The centralization of staking service providers will directly reduce the ability to resist regulation, especially under the ongoing fallout from the Tornado incident, leading more users to pay attention to the potential risks in this area. On the technical side, organizations like the Ethereum Foundation and Infura, along with core organizations like ConsenSys, are involved, while on the asset side, companies like Lido and Coinbase are present. It can be said that the giants surrounding Ethereum are mostly centralized institutions, which together maintain the largest public chain in this ecosystem. Compared to Bitcoin, the influence of these core organizations is too great, introducing many uncontrollable factors for Ethereum.

Will Ethereum's staking after transitioning to PoS be considered a security? After all, Coinbase's staking services have been investigated by the SEC in the past. As the saying goes, "The taller the tree, the more wind it catches." Whether Ethereum's staking services will be targeted by the SEC is also a potential risk. Additionally, after transitioning to PoS, whether Ethereum's block-producing nodes can maintain good anonymity in packaging transactions and their stability against various new attacks remains to be verified.

2.5 Summary

Ethereum is undoubtedly the center of the current blockchain world, and its past, present, and future are all captivating. Although the Ethereum community does not fork as frequently as the Bitcoin community, it has still given birth to a series of forks led by ETC. Meanwhile, the Ethereum Foundation, centered around Vitalik, continues to drive the self-iteration and evolution of the Ethereum network, as we are currently experiencing with the merge event. At least we can now anticipate an ETH 2.0 version composed of a PoS main chain and L2 expansions.

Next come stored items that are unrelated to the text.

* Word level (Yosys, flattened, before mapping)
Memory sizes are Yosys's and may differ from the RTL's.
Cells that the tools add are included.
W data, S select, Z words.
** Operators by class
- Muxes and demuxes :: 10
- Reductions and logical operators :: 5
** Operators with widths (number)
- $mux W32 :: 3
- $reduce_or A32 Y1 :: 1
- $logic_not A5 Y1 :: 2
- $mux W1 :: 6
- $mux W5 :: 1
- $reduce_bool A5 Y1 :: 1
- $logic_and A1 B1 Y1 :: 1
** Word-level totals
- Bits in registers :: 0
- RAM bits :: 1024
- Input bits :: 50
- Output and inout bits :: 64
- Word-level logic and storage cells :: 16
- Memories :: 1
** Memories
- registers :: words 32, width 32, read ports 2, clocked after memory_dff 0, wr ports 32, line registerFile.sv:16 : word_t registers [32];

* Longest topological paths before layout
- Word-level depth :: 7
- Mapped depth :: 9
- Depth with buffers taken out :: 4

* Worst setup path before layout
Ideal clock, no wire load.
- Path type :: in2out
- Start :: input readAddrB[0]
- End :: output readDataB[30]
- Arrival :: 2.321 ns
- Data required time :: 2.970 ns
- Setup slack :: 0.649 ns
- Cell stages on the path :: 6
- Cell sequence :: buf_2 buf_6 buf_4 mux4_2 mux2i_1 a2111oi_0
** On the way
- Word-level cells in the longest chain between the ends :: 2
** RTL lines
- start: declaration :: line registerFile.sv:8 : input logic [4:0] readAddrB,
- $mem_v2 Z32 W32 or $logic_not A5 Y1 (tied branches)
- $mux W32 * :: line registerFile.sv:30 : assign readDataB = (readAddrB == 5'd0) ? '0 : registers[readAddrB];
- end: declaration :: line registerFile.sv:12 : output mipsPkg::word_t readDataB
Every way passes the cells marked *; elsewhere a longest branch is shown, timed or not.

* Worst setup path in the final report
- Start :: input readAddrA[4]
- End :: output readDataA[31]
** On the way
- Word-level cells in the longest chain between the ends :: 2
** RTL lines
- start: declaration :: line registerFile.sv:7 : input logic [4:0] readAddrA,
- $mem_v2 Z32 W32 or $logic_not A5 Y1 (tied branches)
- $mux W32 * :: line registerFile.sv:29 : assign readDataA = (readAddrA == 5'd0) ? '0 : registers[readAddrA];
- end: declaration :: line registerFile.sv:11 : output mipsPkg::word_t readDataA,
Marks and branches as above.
File: config.mk
export PLATFORM = sky130hd
export DESIGN_NAME = programCounter
export DESIGN_NICKNAME = d
export VERILOG_FILES = /design/src/hdl/mipsPkg.sv /design/src/hdl/programCounter.sv
export SDC_FILE = /design/constraint.sdc
export NUM_CORES = 1
export LEC_CHECK = 0
export BUFFER_PORTS_ARGS = -buffer_cell sky130_fd_sc_hd__buf_4
export CAP_MARGIN = 40
export CORE_UTILIZATION = 30
export CTS_CLUSTER_DIAMETER = 80
export DETAILED_ROUTE_END_ITERATION = 8
export GPL_ROUTABILITY_DRIVEN = 0
export PLACE_DENSITY = 0.57
export SETUP_SLACK_MARGIN = 0.3
export SYNTH_ARGS = -nofsm -noshare
export SYNTH_HDL_FRONTEND = slang
export SYNTH_SLANG_ARGS = --single-unit
File: constraint.sdc
create_clock -name clk -period 3.4 [get_ports clk]
set_clock_uncertainty 0.15 [all_clocks]
set_input_delay 0.34 -clock clk [delete_from_list [all_inputs] [get_ports clk]]
set_output_delay 0.34 -clock clk [all_outputs]
set_load 0.01 [all_outputs]
File: src/hdl/mipsPkg.sv
package mipsPkg;

    typedef logic [31:0] word_t;

    // primary opcode field, bits 31:26
    typedef enum logic [5:0] {
        RType = 6'h00,
        J     = 6'h02,
        BEQ   = 6'h04,
        BNE   = 6'h05,
        ADDI  = 6'h08,
        LW    = 6'h23,
        SW    = 6'h2b
    } opcode_t;

    // funct field of R-type, bits 5:0
    typedef enum logic [5:0] {
        JR  = 6'h08,
        ADD = 6'h20,
        SUB = 6'h22,
        AND = 6'h24,
        OR  = 6'h25,
        SLT = 6'h2a
    } funct_t;

    // operation class from the main decoder
    typedef enum logic [1:0] {
        AluAdd   = 2'b00,
        AluSub   = 2'b01,
        AluFunct = 2'b10
    } aluOp_t;

    typedef enum logic [2:0] {
        Fetch     = 3'd0,
        Decode    = 3'd1,
        Execute   = 3'd2,
        Memory    = 3'd3,
        Writeback = 3'd4
    } phase_t;

endpackage

File: src/hdl/programCounter.sv
`timescale 1ns/1ps

module programCounter (
    input  logic           clk,
    input  logic           reset,
    input  logic           advance,
    input  logic           branchTaken,
    input  logic           jump,
    input  logic           jumpRegister,
    input  mipsPkg::word_t immediate,
    input  mipsPkg::word_t jumpTarget,
    input  mipsPkg::word_t registerTarget,
    output mipsPkg::word_t pc
);
    import mipsPkg::*;

    word_t pcPlus4;
    word_t nextPc;

    always_comb begin
        pcPlus4 = pc + 32'd4;
        if (jumpRegister) begin
            nextPc = registerTarget;
        end else if (jump) begin
            // jumpTarget arrives as target times 4
            nextPc = {pcPlus4[31:28], jumpTarget[27:0]};
        end else if (branchTaken) begin
            nextPc = pcPlus4 + {immediate[29:0], 2'b00};
        end else begin
            nextPc = pcPlus4;
        end
    end

    always_ff @(posedge clk) begin
        if (reset) begin
            pc <= '0;
        end else if (advance) begin
            pc <= nextPc;
        end
    end

endmodule

== Yosys cells after proc, flatten, opt, wreduce, memory -nomap -nowiden ==
Cells that the tools add are included.
Operators by class
  add/sub/neg operators: 2
  mux-type cells: 3
Operators by type and width (number)
  two-way mux 32 bit: 3
  adder 32 x 3 -> 32 bit (second input constant): 1
  adder 32 bit: 1
Storage, ports and cells
  register bits after elaboration: 32
  output and inout port bits: 32
  word-level logic and storage cells: 6

== Logic depth before layout (Yosys ltp) ==
Gate-level depths: netlist (run 1).
  depth after elaboration: 5
  depth in mapped cells: 17

== Worst setup path after synthesis (run 1) ==
No wires, ideal clock.
  kind: register -> register
  from: register pc[8]
  to: register pc[29]
  arrival: 3.384 ns
  data required time: 3.180 ns
  setup slack: -0.204 ns
  cell stages (with the launch flop): 16
  cell sequence: dfxtp_1 -> and4_4 -> nand4_4 -> or2_4 -> or3_4 -> nor2_1 -> xor2_1 -> ha_1 -> a21o_1 -> a21oi_1 -> nor2b_1 -> o21ai_0 -> o31a_1 -> a41o_1 -> mux2_2 -> a21oi_1
Between the ends
  word-level cells in the longest chain between the ends: 5
Ends and longest elaborated chain
  start, declared: line programCounter.sv:13  | output mipsPkg::word_t pc
  start signal, assigned: line programCounter.sv:38  | pc <= nextPc;
  adder 32 x 3 -> 32 bit (*): line programCounter.sv:21  | pcPlus4 = pc + 32'd4;
  adder 32 bit: line programCounter.sv:28  | nextPc = pcPlus4 + {immediate[29:0], 2'b00};
  two-way mux 32 bit: line programCounter.sv:27  | end else if (branchTaken) begin
  two-way mux 32 bit (*): line programCounter.sv:24  | end else if (jump) begin
  two-way mux 32 bit (*): line programCounter.sv:22  | if (jumpRegister) begin
Mark *: on every way between the ends. The rest lies on a longest branch, timed or not.
A chain may end at the register's enable or synchronous reset.

== Final worst setup path (run 1) ==
  from: register pc[10]
  to: register pc[31]
Same word-level chain as after synthesis.

==> impl_metrics.yaml, run 1 <==
status:
  status: "complete, but fails checks"
  failed_checks: "setup timing"
power_and_ir_drop:
  vdd_drop_max_mv: 0.235
  cellPowerDensity_nw_per_um2: 289
  static-leakage-power_nw: 3.29
  power.switching_fraction: 0.365
  p_sw_w: 0.000757
  clock_power_share: 0.257
  post-layout-total-power_w: 0.00208
  internal_power_w: 0.00132
  comb_power_share: 0.531
  seq_power_share: 0.212
synthesis:
  post_synth_and_or_nand_nor_area_fraction: 0.244
  syn-instance-count: 559
  synth_compound_area_frac: 0.327
  synthesis.nets: 699
  post_synthesis_adder_cell_area_fraction: 0.118
  synth_top_family_by_area: "compound AO/OA/AOI/OAI gates"
  ys_seq_area_frac: 0.156
  post-synth-top-area-fraction: 0.156
  share_of_synthesized_registers_carrying_an_async_set_or_reset: 0
  yosys_most_used_dff: "sky130_fd_sc_hd__dfxtp_1"
  synth-edff-count: 0
  post-synth-top-area-cell: "sky130_fd_sc_hd__dfxtp_1"
  synth_xor_xnor_area_share: 0.108
  synth_seq_cells: 32
  warnings_synthesis: 0
  syn-cell-area_sq_um: 4110
  synth.avg_cell_area_sq_um: 7.35
  ys_types: 69
  synth_most_common_cell: "sky130_fd_sc_hd__nor2_1"
  yosys-mux-area-fraction: 0.0101
  synthTopCellsByArea: "sky130_fd_sc_hd__dfxtp_1, sky130_fd_sc_hd__ha_1, sky130_fd_sc_hd__xnor2_1"
  synthTopCellsByCount: "sky130_fd_sc_hd__nor2_1, sky130_fd_sc_hd__nand2_1, sky130_fd_sc_hd__a21oi_1"
final_layout:
  proportion_of_layout_cells_with_a_drive_suffix_above_1: 0.505
  fin_nets: 955
  antennaDiodeCount: 0
  layout_top_registers: "pc: 32 flops"
  nFillCells: 1232
  largest_register_ff_count: 32
  most_flops_register: "pc"
  layout_stage_area_growth_over_the_synthesis_result_pct: 75.1
sta:
  report.final.hold_viol_count: 0
  min_period_over_period: 1.04
  grt_setup_unrepaired: "true"
  period_minus_slack_ns: 3.55
  layout_setup_ws_ns: -0.149
  maxSlewHeadroom: 0.533
  timing.final.setup_violations: 9
  tightest_slew_ns: 0.700
  post_route_setup_tns_ns: -0.592
  fmax_ghz: 0.282
  timing_max_transition_violations_final: 0
clocking:
  clockRootBuffer: "sky130_fd_sc_hd__clkbuf_16"
  ctsLongestPathBuffers: 2
  cts_buffers: 5
  clock_tree_from_tritoncts: "built"
  cts_num_sinks: 32
  htreeDepth: 2
  postCtsHoldBufs: 0
  clk_pin_slew_ns: 0.06
  clock_insertion_delay_worst_skew_ns: 0.28
worst_hold_path:
  holdCritStartpoint: "registerTarget[6]"
  holdCritPathClass: "in -> reg"
detailed_routing:
  route.detailed.drc: 0
  met2RoutedLength_um: 8700
  detailedRoute.firstIterationViolations: 248
  dr_wl_met3_um: 1100
  wire_length_per_cell_um: 17.4
  top_layer_used: "met4"
  wl_um: 17300
  antenna_left: 0
  route.detailed.vias_per_inst: 5.34
  route.layer.met1.wl_um: 7040
  drtPass1Iterations: 4
  detailroute.via_count: 5294
global_routing:
  globalRouteTotalUtil: 0.240
  grt_antenna_before_repair: 0
  grt_first_pass_wirelength_um: 27000
  grt_pass1_vias: 5314
  grt_max_degree: 56
  grt_overflow_total: 0
setup_path:
  cp-end-kind: "flop"
  cpMaxStageDelayCell: "sky130_fd_sc_hd__or3_4"
  critPathBufInv: 5
  timing.critical_path.arrival_ns: 3.55
  cp_slowest_stage_delay_ns: 0.38
  crit_required_ns: 3.40
  worst_setup_path_startpoint: "pc[10]$_SDFFE_PP0P_"
  cp_max_fo: 4
  criticalPathCategory: "reg -> reg"
  critical-path-top-delay-family: "simple AND/OR/NAND/NOR gates"
  regToRegStartpoint: "pc[10]$_SDFFE_PP0P_"
  crit_top_cell: "sky130_fd_sc_hd__buf_4"
  path_cells: "and4_4 > nand4_4 > or2_4 > or3_4 > buf_4 > nor2_4 > xor2_2 > ha_4 > buf_4 > buf_4 > buf_4 > buf_4 > and4_1 > a221oi_2 > xnor2_1 > o22ai_1"
  start_kind: "flop"
floorplanning:
  initial_standard_cell_utilization_of_the_core: 0.309
  placement_rows: 42
  die_height_um: 119
  top_level_ports: 134
  die_outline_area_sq_um: 14200
  core_sq_um: 13300
  floorplan.die.width_um: 119
placement:
  numPortBuffers: 127
  detailed_place_hpwl_um: 12600
job:
  max-cap-violations: 0
==> power by group through the flow <==
stage	registers, W	logic, W	clock network [W]
after floorplan	0.000464	0.000457	0
after global placement	0.000444	0.000875	0
after detailed placement	0.000445	0.000886	0
after CTS	0.000439	0.000997	0.000539
after global routing	0.000444	0.00119	0.000562
final	0.000439	0.00110	0.000534
==> layout make-up <==
type                       instances  area [sq um]  share of cell area
clock inverter                     3          42.5             0.00592
inverter                          16          60.1             0.00835
timing repair buffer             274          2110               0.293
tap                              176           220              0.0306
clock buffer                       5           125              0.0174
multi-input combinational        486          3960               0.551
sequential                        32           676              0.0939
==> worst min-delay path, stage by stage <==
cell	delay [ns]
sky130_fd_sc_hd__buf_4	0.10
sky130_fd_sc_hd__nand2_1	0.05
sky130_fd_sc_hd__a311oi_1	0.07
==> per-layer routing <==
layer	GRT usage	vias to the layer above
met5	0	-
li1	-	2597
met1	0.285	2486
met4	0.0688	0
met3	0.0522	35
met2	0.428	176
==> cells in the final DEF (no fill, tap or decap), types with 14 or more instances in the layout <==
cell	netlist	layout
sky130_fd_sc_hd__a21oi_1	41	27
sky130_fd_sc_hd__a21oi_2	2	14
sky130_fd_sc_hd__buf_4	0	261
sky130_fd_sc_hd__dfxtp_1	32	22
sky130_fd_sc_hd__ha_1	37	25
sky130_fd_sc_hd__inv_1	16	14
sky130_fd_sc_hd__nand2_1	61	50
sky130_fd_sc_hd__nand3_1	22	20
sky130_fd_sc_hd__nor2_1	64	53
sky130_fd_sc_hd__o21ai_0	24	14
sky130_fd_sc_hd__xnor2_1	34	21
==> through the flow <==
step                cell area (sq um)  utilization  worst slack [ns]  instances  hold slack, ns
floorplan                        4200            -            0.0494        559           0.347
global placement                 6050        0.455            -0.147        939           0.367
detailed placement               6050        0.455            -0.237        940           0.365
CTS                              6770        0.509            -0.134        980           0.174
global route                     7190        0.541            -0.312        992           0.188
finish                           7190        0.541            -0.149        992           0.175
==> final timing paths <==
path                                             to  slack [ns]  cells past startpoint
worst max-delay path            pc[31]$_SDFFE_PP0P_       -0.15                     16
worst min-delay path             pc[6]$_SDFFE_PP0P_        0.18                      3
worst max register to register  pc[31]$_SDFFE_PP0P_       -0.15                     16
worst min register to register   pc[0]$_SDFFE_PP0P_        0.38                      2
==> timing repair <==
| item | 4_1_cts | 5_1_grt |
|---|---|---|
| pin swaps | 51 | 42 |
| setup endpoints to repair | 22 | 24 |
| setup buffers | 32 | 12 |
| gates resized for setup | 65 | 65 |
==> logic make-up (layout without fill, tap and decap cells) <==
family / count (synthesis) / in the layout
multiplexers: 4 / 4
XOR/XNOR: 49 / 49
AND/OR/NAND/NOR: 207 / 207
AO/OA/AOI/OAI: 188 / 188
adder cells (fa/ha/maj): 38 / 38
flip-flops: 32 / 32
buffers and inverters: 41 / 298
No activity file was read; power rests on OpenSTA's default activity.
==> inputs of run 2 (changes only) <==
--- a/config.mk
+++ b/config.mk
@@ -8,6 +8,7 @@
 export BUFFER_PORTS_ARGS = -buffer_cell sky130_fd_sc_hd__buf_4
 export CAP_MARGIN = 40
 export CORE_UTILIZATION = 30
+export CTS_BUF_LIST = sky130_fd_sc_hd__clkbuf_4 sky130_fd_sc_hd__clkbuf_8
 export CTS_CLUSTER_DIAMETER = 80
 export DETAILED_ROUTE_END_ITERATION = 8
 export GPL_ROUTABILITY_DRIVEN = 0
==> run 2 against run 1 <==
The run still ends with setup timing left; sequential power barely moved; sequential cell count unchanged; combinational power fell by 5%; hold slack got worse by 0.014 ns; critical path depth unchanged; sequential share of layout area increased by 0.41 points; clock power down 27%; maximum frequency grew 1.1%; global-route usage is 0.58 points lower; cell area is 4.6% lower; critical path type unchanged; largest cell class unchanged.
==> impl_metrics.yaml, run 2 (synthesis gave the netlist of run 1 again) <==
status:
  status: "complete, but fails checks"
  failed_checks: "setup timing"
global_routing:
  grt.met2_usage: 0.415
  globalRoute.busiestLayer: "met2"
  grt_first_pass_wirelength_um: 26400
  grt_max_degree: 56
  grt_overflow_total: 0
  grtUsageMet3: 0.0512
  globalRouteTotalUtil: 0.234
  grt_pass1_vias: 5163
  grt_antenna_before_repair: 0
  grtUsageMet1: 0.282
detailed_routing:
  detailroute.via_count: 5172
  wire_length_per_cell_um: 17.6
  detailedRoute.firstIterationViolations: 263
  drtPass1Iterations: 4
  route.detailed.vias_per_inst: 5.32
  antenna_left: 0
  wl_um: 17100
  route.detailed.drc: 0
floorplanning:
  core_sq_um: 13300
  initial_standard_cell_utilization_of_the_core: 0.309
  floorplan.die.width_um: 119
  top_level_ports: 134
  die_height_um: 119
  placement_rows: 42
  die_outline_area_sq_um: 14200
clocking:
  ctsLongestPathBuffers: 2
  cts_buffers: 5
  clockRootBuffer: "sky130_fd_sc_hd__clkbuf_8"
  clk_pin_slew_ns: 0.08
  clock_tree_from_tritoncts: "built"
  cts_num_sinks: 32
  htreeDepth: 2
  clock_insertion_delay_worst_skew_ns: 0.29
power_and_ir_drop:
  static-leakage-power_nw: 3.15
  post-layout-total-power_w: 0.00188
  cellPowerDensity_nw_per_um2: 273
  vdd_drop_max_mv: 0.195
sta:
  timing_max_transition_violations_final: 0
  timing.final.setup_violations: 5
  report.final.hold_viol_count: 0
  min_period_over_period: 1.03
  period_minus_slack_ns: 3.51
  layout_setup_ws_ns: -0.111
  maxSlewHeadroom: 0.538
  fmax_ghz: 0.285
  grt_setup_unrepaired: "true"
  tightest_slew_ns: 0.692
job:
  max-cap-violations: 0
final_layout:
  most_flops_register: "pc"
  largest_register_ff_count: 32
  proportion_of_layout_cells_with_a_drive_suffix_above_1: 0.475
  layout_top_registers: "pc: 32 flops"
  final_cell_mix: "sky130_fd_sc_hd__buf_4, sky130_fd_sc_hd__nand2_1, sky130_fd_sc_hd__nor2_1"
  layout_stage_area_growth_over_the_synthesis_result_pct: 67.1
  fin_nets: 935
  antennaDiodeCount: 0
  final_common_cell: "sky130_fd_sc_hd__buf_4"
  finalInstanceArea_sq_um: 6860
setup_path:
  criticalPathCategory: "reg -> reg"
  crit_required_ns: 3.41
  timing.critical_path.arrival_ns: 3.52
  cp_max_fo: 4
  start_kind: "flop"
  cp-end-kind: "flop"
placement:
  total_cell_area_at_the_placement_stage_sq_um: 6050
  numPortBuffers: 127
  detailed_place_hpwl_um: 12600
worst_hold_path:
  holdCritPathClass: "in -> reg"
[run 2: per-layer routing]
| metal | vias up | wire, um |
|---|---|---|
| met5 | - | 0 |
| met4 | 0 | 348 |
| met3 | 22 | 969 |
| met2 | 160 | 8730 |
| met1 | 2440 | 7070 |
| li1 | 2550 | - |
[run 2: where the power goes]
part | internal (W) | switching [W] | total (W)
Clock | 0.000217 | 0.000172 | 0.000389
Sequential | 0.000404 | 0.0000334 | 0.000438
Combinational | 0.000530 | 0.000519 | 0.00105
Total | 0.00115 | 0.000724 | 0.00188
[run 2: per-stage QoR]
step / worst slack (ns) / setup TNS (ns) / utilization / hold WS, ns / cells
after floorplan: 0.0494 / 0 / - / 0.347 / 559
after global placement: -0.147 / -0.635 / 0.455 / 0.367 / 939
after detailed placement: -0.237 / -1.02 / 0.455 / 0.365 / 940
after CTS: -0.102 / -0.375 / 0.485 / 0.157 / 962
after global routing: -0.292 / -2.56 / 0.516 / 0.161 / 972
final: -0.111 / -0.398 / 0.516 / 0.161 / 972
[run 2: repair_timing]
action,4_1_cts,5_1_grt
endpoints found under the setup margin,22,24
buffers inserted,14,10
cloned,0,0
pin swaps,12,33
gates resized for setup,34,70
hold buffers,0,0
[run 2: layout make-up]
cell class | count | area [sq um]
Fill cell | 1267 | 6430
Multi-Input combinational cell | 486 | 3870
Timing Repair Buffer | 254 | 1930
Sequential cell | 32 | 673
Tap cell | 176 | 220
Clock buffer | 5 | 68.8
Inverter | 16 | 60.1
Clock inverter | 3 | 42.5
[run 2: worst paths after layout]
check,startpoint,end,slack [ns],cells after the start
setup / recovery,pc[10]$_SDFFE_PP0P_,pc[28]$_SDFFE_PP0P_,-0.11,16
hold / removal,registerTarget[6],pc[6]$_SDFFE_PP0P_,0.16,3
setup reg to reg,pc[10]$_SDFFE_PP0P_,pc[28]$_SDFFE_PP0P_,-0.11,16
hold reg to reg,pc[0]$_SDFFE_PP0P_,pc[0]$_SDFFE_PP0P_,0.38,2
[run 2: critical path: stages, from the launching register on]
cell                       delay [ns]
sky130_fd_sc_hd__dfxtp_4         0.35
sky130_fd_sc_hd__and4_4          0.25
sky130_fd_sc_hd__nand4_4         0.10
sky130_fd_sc_hd__or2_4           0.27
sky130_fd_sc_hd__or3_4           0.39
sky130_fd_sc_hd__nor2_4          0.12
sky130_fd_sc_hd__xor2_2          0.15
sky130_fd_sc_hd__ha_1            0.26
sky130_fd_sc_hd__a21o_1          0.18
sky130_fd_sc_hd__a21o_1          0.19
sky130_fd_sc_hd__a21oi_2         0.16
sky130_fd_sc_hd__o21bai_1        0.08
sky130_fd_sc_hd__a21oi_1         0.15
sky130_fd_sc_hd__nor2_1          0.06
sky130_fd_sc_hd__a211oi_2        0.17
sky130_fd_sc_hd__xor2_1          0.22
sky130_fd_sc_hd__a31oi_1         0.11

However, just as Bitcoin's various issues gave rise to Ethereum, Ethereum's problems have also spawned a new generation of blockchains. Some of their founders come directly from the early Ethereum team, some have already practiced PoS that Ethereum is now turning to, and others come from a slightly distant lineage known as consortium chains. These new chains will be the main content of the next section.

3. Blockchain 2.X: The Evolution of New Chains

Although Ethereum brought blockchain into the era of smart contracts, it faced development direction issues similar to those of Bitcoin at that time. High transaction fees and slow verification were only one aspect; more importantly, if the community were allowed to split like the Bitcoin community and insisted on the tradition of PoW, becoming "Bitcoin 2.0" might be inevitable. Looking further back, history does not remember the second.

The main contradiction lies between miners who insist on PoW and project parties (and ordinary users) who hope for PoS. During those days, an unstable temporary balance was born. Even as early as 2015, Ethereum proposed the difficulty bomb plan to shift the verification mechanism to PoS, but in the following seven years (2015-2021), this plan was postponed six times due to miners' objections.

This PoW vs. PoS war has dragged on for years, even leading to internal divisions among Ethereum's founders. In this rapidly changing industry, every day waiting for the war to end is a torment.

Some couldn't wait and, emulating Ethereum's story, started anew. These individuals, lacking initial resources, introduced a new force—VC—into the blockchain industry. This time, the tradition of blockchain was once again broken. With professional investors, blockchain projects began to resemble startup tech companies more, airdrops became less frequent, and "candy" was no longer sweet, while forking gradually became a thing of the past, and PoW faded away.

This story will begin with Polkadot and Cardano, founded by two former Ethereum co-founders, and then move on to a series of PoS public chains claiming to be "Ethereum killers," ultimately concluding with the descendants of consortium chains that branched out long ago.

3.1 The Old Legacy: Former Ethereum Co-founders

In addition to Vitalik, Ethereum originally had seven co-founders. In a later interview, Vitalik himself stated that having eight co-founders might have been a mistake. In the early years of Ethereum's founding, the differences in opinions among the eight founders grew larger, and the other seven co-founders gradually left, leaving only Vitalik at the Ethereum Foundation.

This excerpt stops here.